Пресловутая «невидимая рука» рынка точно знает, как это сделать. Или, возможно, но только возможно, что само это сознание имманентной логики сегодняшнего капитализма приведет к постепенному критическому пробуждению от капиталистической «догматической мечты», как выразился бы Кант». Возможно, самое время применить к нашей ситуации старое тонкое замечание Брехта из его «Трехгорошовой оперы»: «Что такое ограбление банка в сравнении с основание нового банка?». Что такое кража нескольких тысяч долларов, за которые тебя отправят в тюрьму, в сравнении с финансовыми спекуляциями, которые лишают десятки миллионов людей их домов и сбережений, а затем пышно вознаграждаются государственной помощью? Возможно, Хосе Сарамаго был прав, когда в своей недавней газетной колонке предложил обращаться с руководством крупных банков и прочих ответственных за кризис как с преступниками против человечности, место которым — в Гаагском трибунале. Возможно, к этому предложению следует отнестись не как к поэтическому преувеличению в духе Джонатана Свифта, а принять его совершенно серьезно.
Но даже рассмотрение таких действий предполагало бы минимальное принятие структуры правил, которая в нашем глобальном мире, как это ни прискорбно, отсутствует.

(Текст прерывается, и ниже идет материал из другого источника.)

### src/rtl/tpc_pkg.sv
// Package for the 16-bit timer with polarity-controlled input and output.
// Assumes a 32-bit Avalon-MM register bus on a byte address.
package tpc_pkg;

  // ==========================================================================
  // Register map (byte addresses = 4 * index).
  // ==========================================================================
  localparam logic [11:0] TPC_IDX_COUNT_HIGH = 12'hF00;
  localparam logic [11:0] TPC_IDX_COUNT_LOW  = 12'hF01;
  localparam logic [11:0] TPC_IDX_RELOAD_H   = 12'hF02;
  localparam logic [11:0] TPC_IDX_RELOAD_L   = 12'hF03;
  localparam logic [11:0] TPC_IDX_PWM_H      = 12'hF04;
  localparam logic [11:0] TPC_IDX_PWM_L      = 12'hF05;
  localparam logic [11:0] TPC_IDX_CONTROL    = 12'hF06;
  localparam logic [11:0] TPC_IDX_STATUS     = 12'hF07;
  localparam int          TPC_ADDR_W         = 14;

  // ==========================================================================
  // Reset values and the count restart value.
  // ==========================================================================
  localparam logic [7:0]  TPC_RST_COUNT_HIGH = 8'h00;
  localparam logic [7:0]  TPC_RST_COUNT_LOW  = 8'h01;
  localparam logic [15:0] TPC_RST_RELOAD     = 16'hFFFF;
  localparam logic [15:0] TPC_RST_PWM        = 16'h0000;
  localparam logic [15:0] TPC_COUNT_START    = 16'h0001;

  // ==========================================================================
  // Control and status register fields.
  // ==========================================================================
  localparam int TPC_CTL_ENABLE = 7;
  localparam int TPC_CTL_POL    = 6;
  localparam int TPC_CTL_MODE_H = 2;
  localparam int TPC_CTL_MODE_L = 0;
  localparam int TPC_STS_OUT    = 0;
  localparam int TPC_STS_ARMED  = 1;

  typedef enum logic [2:0] {
    TPC_MODE_ONESHOT = 3'h0,
    TPC_MODE_CONT    = 3'h1,
    TPC_MODE_COUNTER = 3'h2,
    TPC_MODE_PWM     = 3'h3,
    TPC_MODE_CAPTURE = 3'h4,
    TPC_MODE_COMPARE = 3'h5,
    TPC_MODE_GATED   = 3'h6,
    TPC_MODE_CAPCMP  = 3'h7
  } tpc_mode_e;

endpackage : tpc_pkg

Постмодернисты считают, что никакой объективной реальности нет: наша реальность состоит из множества историй, которые мы рассказываем о самих себе. Разве последняя война в Грузии не была совершенно постмодернистской? Нам предлагались история небольшого героического демократического государства, защищающего себя от империалистических амбиций постсоветской России; история американских попыток окружить Россию военными базами; история борьбы за контроль над нефтяными ресурсами; и т. д. Но, чтобы не потеряться в лабиринте этих конкурирующих историй, нужно сосредоточиться на том, чего не хватает и отсутствие чего вызывает непрестанное рассказывание политических историй. Знание общества означает не только знание его эксплицитных правил — оно также требует знания того, как применять эти правила: когда их использовать или не использовать, когда нарушать их, когда не использовать предлагаемый выбор, когда мы действительно обязаны сделать что-то, но при этом сделать вид, что это наш свободный выбор…
Вспомним парадокс предложения, которое должно быть отвергнуто: обычно от такого предложения отказываются, а тот, кто такое предложение принимает, совершает грубую ошибку. Когда богатый дядюшка приглашает меня в ресторан, мы знаем, что он заплатит за счет, но я все же должен немного настоять, чтобы мы поделили счет поровну — представьте, что было бы, если бы дядя просто сказал: «хорошо, плати!» Подобное недоразумение возникло, когда в 1980-х Южная Корея пострадала от ряда стихийных бедствий, а Северная Корея предложила ей огромный объем зерна в качестве гуманитарной помощи. Хотя Южная Корея не испытывала нехватки продовольствия, она приняла предложение, чтобы не создалось впечатления, что она отвергает протянутую с Севера руку помощи. Север, который на самом деле испытывал нехватку продовольствия и сделал этот жест в расчете на то, что его отвергнут, теперь должен был вести себя как страна, которая, испытывая нехватку продовольствия, отправила зерно стране с огромными запасами продовольствия… прекрасный пример доведенной до абсурда заботы о приличиях.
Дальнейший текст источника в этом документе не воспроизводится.